Despite Wilco’s relative quietness since their previous album, 2016’s “Schmilco,” Tweedy has kept busy, releasing three heavily-acoustic albums that represented a mix of covers of older Wilco songs and original material. Bluesy, melancholy and nostalgic, tracks like “Having Been is No Way to Be” and “Landscaped” were gorgeous, echoing reflections — the sounds of an artist looking back on his career with longing. The material dropped around the same time as Tweedy’s memoir, “Let’s Go (So We Can Get Back),” where Tweedy detailed his own struggles with creativity and fame, meditating on his memories as an artist and performer, and it’s not hard to hear Tweedy meditating in those tracks, tracing the contours of his life.

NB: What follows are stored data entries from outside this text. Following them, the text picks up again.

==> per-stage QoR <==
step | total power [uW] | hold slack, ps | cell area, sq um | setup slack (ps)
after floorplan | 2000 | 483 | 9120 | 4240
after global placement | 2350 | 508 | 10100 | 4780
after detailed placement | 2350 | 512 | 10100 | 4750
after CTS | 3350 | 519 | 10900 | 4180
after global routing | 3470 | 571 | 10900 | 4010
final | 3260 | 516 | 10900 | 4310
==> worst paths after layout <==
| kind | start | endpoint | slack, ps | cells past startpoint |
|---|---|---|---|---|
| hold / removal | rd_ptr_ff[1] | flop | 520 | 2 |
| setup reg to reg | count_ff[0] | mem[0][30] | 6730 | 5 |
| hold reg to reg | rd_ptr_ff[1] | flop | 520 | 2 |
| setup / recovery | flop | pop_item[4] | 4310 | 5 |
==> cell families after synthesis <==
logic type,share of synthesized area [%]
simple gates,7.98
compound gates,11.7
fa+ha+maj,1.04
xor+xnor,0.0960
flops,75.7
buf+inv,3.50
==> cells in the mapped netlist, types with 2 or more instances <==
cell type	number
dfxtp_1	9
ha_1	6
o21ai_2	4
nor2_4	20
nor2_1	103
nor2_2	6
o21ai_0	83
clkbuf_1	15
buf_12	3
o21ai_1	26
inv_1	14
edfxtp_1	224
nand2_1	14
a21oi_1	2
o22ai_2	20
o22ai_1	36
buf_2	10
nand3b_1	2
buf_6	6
## src/rtl/core/baro_pressure_temp_compensation_assert.svh

```systemverilog
// assertion helpers for the rtl
`ifndef BARO_PRESSURE_TEMP_COMPENSATION_ASSERT_SVH
`define BARO_PRESSURE_TEMP_COMPENSATION_ASSERT_SVH

// condition must hold at every clock outside reset
`define BPT_ASSERT_ALWAYS(lbl, clk, rst, cond) \
   lbl: assert property (@(posedge clk) disable iff (rst) (cond)) \
      else $error("assertion failed");

// antecedent in one cycle implies consequent in the next
`define BPT_ASSERT_NEXT(lbl, clk, rst, ante, cons) \
   lbl: assert property (@(posedge clk) disable iff (rst) (ante) |=> (cons)) \
      else $error("assertion failed");

`endif

```

## src/rtl/core/bpt_pkg.sv

```systemverilog
`default_nettype none
package bpt_pkg;

   localparam int DIV_BITS = 32;

   typedef enum logic [1:0] {
      CSR_COEFF_A,
      CSR_COEFF_B,
      CSR_COEFF_C,
      CSR_OVERSAMPLING
   } bpt_csr_type;

   // unpacked calibration set, raw 16-bit coefficient fields and the 2-bit oss
   typedef struct packed {
      logic [15:0] ac1;
      logic [15:0] ac2;
      logic [15:0] ac3;
      logic [15:0] ac4;
      logic [15:0] ac5;
      logic [15:0] ac6;
      logic [15:0] b1;
      logic [15:0] b2;
      logic [15:0] mc;
      logic [15:0] md;
      logic [1:0]  oss;
   } bpt_coeff_type;

   // what the front hands to the back through the queue
   typedef struct packed {
      logic [31:0] x1;
      logic [23:0] up;
   } bpt_item_type;

   localparam logic [31:0] B6_OFFSET  = 32'd4000;
   localparam logic [31:0] K_SQUARE   = 32'd3038;
   localparam logic [31:0] K_LINEAR   = 32'hFFFF_E343; // -7357
   localparam logic [31:0] K_OFFSET   = 32'd3791;
   localparam logic [31:0] K_B7_SCALE = 32'd50000;
   localparam logic [31:0] K_B4_BIAS  = 32'd32768;
   localparam logic [31:0] SIGN_BIT32 = 32'h8000_0000;

   function automatic logic [31:0] sext16(input logic [15:0] v);
      return {{16{v[15]}}, v};
   endfunction

   function automatic logic [31:0] asr32(input logic [31:0] v, input logic [4:0] sh);
      return $unsigned($signed(v) >>> sh);
   endfunction

   function automatic logic [15:0] sat_temp(input logic [31:0] v);
      logic [15:0] r;
      if ($signed(v) > $signed(32'sd32767)) r = 16'h7FFF;
      else if ($signed(v) < $signed(-32'sd32768)) r = 16'h8000;
      else r = v[15:0];
      return r;
   endfunction

   function automatic logic [20:0] sat_press(input logic [31:0] v);
      logic [20:0] r;
      if ($signed(v) > $signed(32'sd1048575)) r = 21'h0F_FFFF;
      else if ($signed(v) < $signed(-32'sd1048576)) r = 21'h10_0000;
      else r = v[20:0];
      return r;
   endfunction

endpackage
`default_nettype wire

```

## src/rtl/core/bpt_front.sv

```systemverilog
`default_nettype none
module bpt_front (
   input  wire logic                  clock,
   input  wire logic                  reset,
   input  wire bpt_pkg::bpt_coeff_type coeff,
   input  wire logic                  req_valid,
   output logic                       req_ready,
   input  wire logic [15:0]           req_raw_temperature,
   input  wire logic [23:0]           req_raw_pressure_bytes,
   output logic                       push_valid,
   input  wire logic                  push_ready,
   output bpt_pkg::bpt_item_type      push_item
);
   import bpt_pkg::*;

   logic         valid_ff, valid_in;
   bpt_item_type item_ff, item_in;
   logic [31:0]  diff;
   logic [31:0]  prod;
   logic         take;

   assign req_ready  = !valid_ff || push_ready;
   assign take       = req_valid && req_ready;
   assign push_valid = valid_ff;
   assign push_item  = item_ff;

   always_comb begin
      diff       = {16'd0, req_raw_temperature} - {16'd0, coeff.ac6};
      prod       = diff * {16'd0, coeff.ac5};
      item_in.x1 = asr32(prod, 5'd15);
      item_in.up = req_raw_pressure_bytes >> (4'd8 - {2'b00, coeff.oss});
      valid_in   = take || (valid_ff && !push_ready);
   end

   always_ff @(posedge clock) begin
      if (reset) begin
         valid_ff <= 1'b0;
      end else begin
         valid_ff <= valid_in;
      end
   end

   always_ff @(posedge clock) begin
      if (take) begin
         item_ff <= item_in;
      end
   end
endmodule
`default_nettype wire

```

If Tweedy decided to press pause with his albums to look back on his career, then “Ode to Joy” represents Tweedy pressing play — carrying forward the same tones and themes with renewed vigor. Beginning quietly with “Bright Leaves,” a track that would be at home at any of Tweedy’s most recent solo efforts, the album truly begins in earnest with “Before Us,” a pounding, pulsating track that gushes forth with energy. “One and a Half Stars” and “Quiet Amplifier” paint pretty pictures of loneliness, isolation and of “shy little flower[s] on the vine.”

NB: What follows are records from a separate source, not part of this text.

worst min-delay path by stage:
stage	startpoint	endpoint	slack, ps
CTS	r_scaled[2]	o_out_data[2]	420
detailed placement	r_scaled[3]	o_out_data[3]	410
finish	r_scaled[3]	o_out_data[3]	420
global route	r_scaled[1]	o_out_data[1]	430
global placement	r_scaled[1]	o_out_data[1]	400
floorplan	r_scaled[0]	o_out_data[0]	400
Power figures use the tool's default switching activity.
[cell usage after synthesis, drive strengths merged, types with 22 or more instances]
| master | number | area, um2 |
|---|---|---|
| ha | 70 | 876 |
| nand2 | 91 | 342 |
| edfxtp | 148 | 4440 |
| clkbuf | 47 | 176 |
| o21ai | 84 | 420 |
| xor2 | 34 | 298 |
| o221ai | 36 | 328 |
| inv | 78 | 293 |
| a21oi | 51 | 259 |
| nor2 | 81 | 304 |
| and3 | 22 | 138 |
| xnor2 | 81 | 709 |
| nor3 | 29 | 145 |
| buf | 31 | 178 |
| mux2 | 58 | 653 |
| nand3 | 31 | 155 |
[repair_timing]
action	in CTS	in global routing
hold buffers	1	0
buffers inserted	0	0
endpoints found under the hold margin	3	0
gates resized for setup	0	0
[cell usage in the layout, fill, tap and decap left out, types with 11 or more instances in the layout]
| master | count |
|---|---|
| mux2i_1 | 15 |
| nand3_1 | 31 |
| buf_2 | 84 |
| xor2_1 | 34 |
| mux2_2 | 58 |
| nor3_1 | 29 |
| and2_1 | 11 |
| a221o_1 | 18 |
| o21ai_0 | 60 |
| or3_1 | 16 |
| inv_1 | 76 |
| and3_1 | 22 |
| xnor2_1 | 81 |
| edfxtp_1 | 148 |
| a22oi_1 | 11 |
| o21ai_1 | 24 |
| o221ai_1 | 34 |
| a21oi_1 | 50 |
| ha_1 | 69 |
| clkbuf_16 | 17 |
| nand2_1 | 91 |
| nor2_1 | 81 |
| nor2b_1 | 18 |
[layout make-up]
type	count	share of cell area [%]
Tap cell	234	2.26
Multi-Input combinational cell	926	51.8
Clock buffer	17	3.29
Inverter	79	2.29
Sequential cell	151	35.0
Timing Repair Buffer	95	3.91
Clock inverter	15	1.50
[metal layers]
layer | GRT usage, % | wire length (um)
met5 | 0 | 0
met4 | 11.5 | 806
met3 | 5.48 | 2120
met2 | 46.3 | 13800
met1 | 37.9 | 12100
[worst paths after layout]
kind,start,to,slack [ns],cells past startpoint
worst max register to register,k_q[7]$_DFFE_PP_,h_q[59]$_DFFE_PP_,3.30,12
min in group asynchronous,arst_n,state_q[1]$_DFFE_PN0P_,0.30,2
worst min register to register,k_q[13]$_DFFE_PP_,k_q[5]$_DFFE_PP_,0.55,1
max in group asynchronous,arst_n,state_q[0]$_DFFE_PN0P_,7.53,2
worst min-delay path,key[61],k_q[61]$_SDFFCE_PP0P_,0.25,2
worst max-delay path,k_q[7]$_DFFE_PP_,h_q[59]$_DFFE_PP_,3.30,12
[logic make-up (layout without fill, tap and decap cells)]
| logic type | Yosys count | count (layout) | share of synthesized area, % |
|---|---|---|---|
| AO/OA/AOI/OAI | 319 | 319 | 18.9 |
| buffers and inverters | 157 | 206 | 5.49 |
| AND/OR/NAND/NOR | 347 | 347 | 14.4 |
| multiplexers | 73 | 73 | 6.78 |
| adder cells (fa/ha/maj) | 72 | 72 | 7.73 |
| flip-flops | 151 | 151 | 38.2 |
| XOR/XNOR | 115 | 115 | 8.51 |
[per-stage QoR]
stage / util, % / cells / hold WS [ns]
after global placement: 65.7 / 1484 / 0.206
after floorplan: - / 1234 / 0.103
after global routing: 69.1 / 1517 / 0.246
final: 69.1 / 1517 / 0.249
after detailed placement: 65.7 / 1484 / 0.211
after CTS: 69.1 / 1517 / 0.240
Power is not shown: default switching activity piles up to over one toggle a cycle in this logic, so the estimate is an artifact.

Tweedy’s introspective style especially comes into play with the punchy “Everyone Hides” and the meditative “White Wooden Crosses.” With soft acoustic strumming and the “wah-wah” of an electric guitar backing, on the latter track Tweedy ponders the strangeness of contemplating what it might be like to lose someone close: “My blood ran cold/as these sad ideas passed through … What would I do / if a white, wooden cross meant that I’d lost you?” “Ode to Joy” moves further and further down-beat with “Citizens” and “We Were Lucky,” before springing back in a new, hopeful direction with “Love is Everywhere (Beware),” as the electric guitar finally supplants
the acoustic.
On the track, Tweedy warns listeners not to be seduced by love, but to instead be energized by it. It’s here that the “Ode to Joy” moniker is earned, as Wilco seem to seize upon their own anxieties and declare a willingness to triumph over them, to reach out. “Hold me Anyways” punctuates this message: “Are we all in love, just because? / No, I think it’s poetry and magic / something too big to have a name” — Tweedy argues against the passivity of affection, and instead proclaims “carpe diem” for his own happiness.
Despite the happy tones of the piece, Tweedy ends the album on a melancholic, ambiguous note, reaching out and encouraging someone to have the same epiphany in “Empty Corner” — “Come back, lonely / how sad, if only / I don’t believe you don’t care / you’ve got family out there.”
Tweedy’s lyricism is at its finest here as he places the bow on this absolute present of an album, writing “Where the power lines are down / whipping sparks around / like angels touching down / I see you there.” It is a powerful break from the otherwise introspective nature of the piece, and it is executed flawlessly by the talented Tweedy.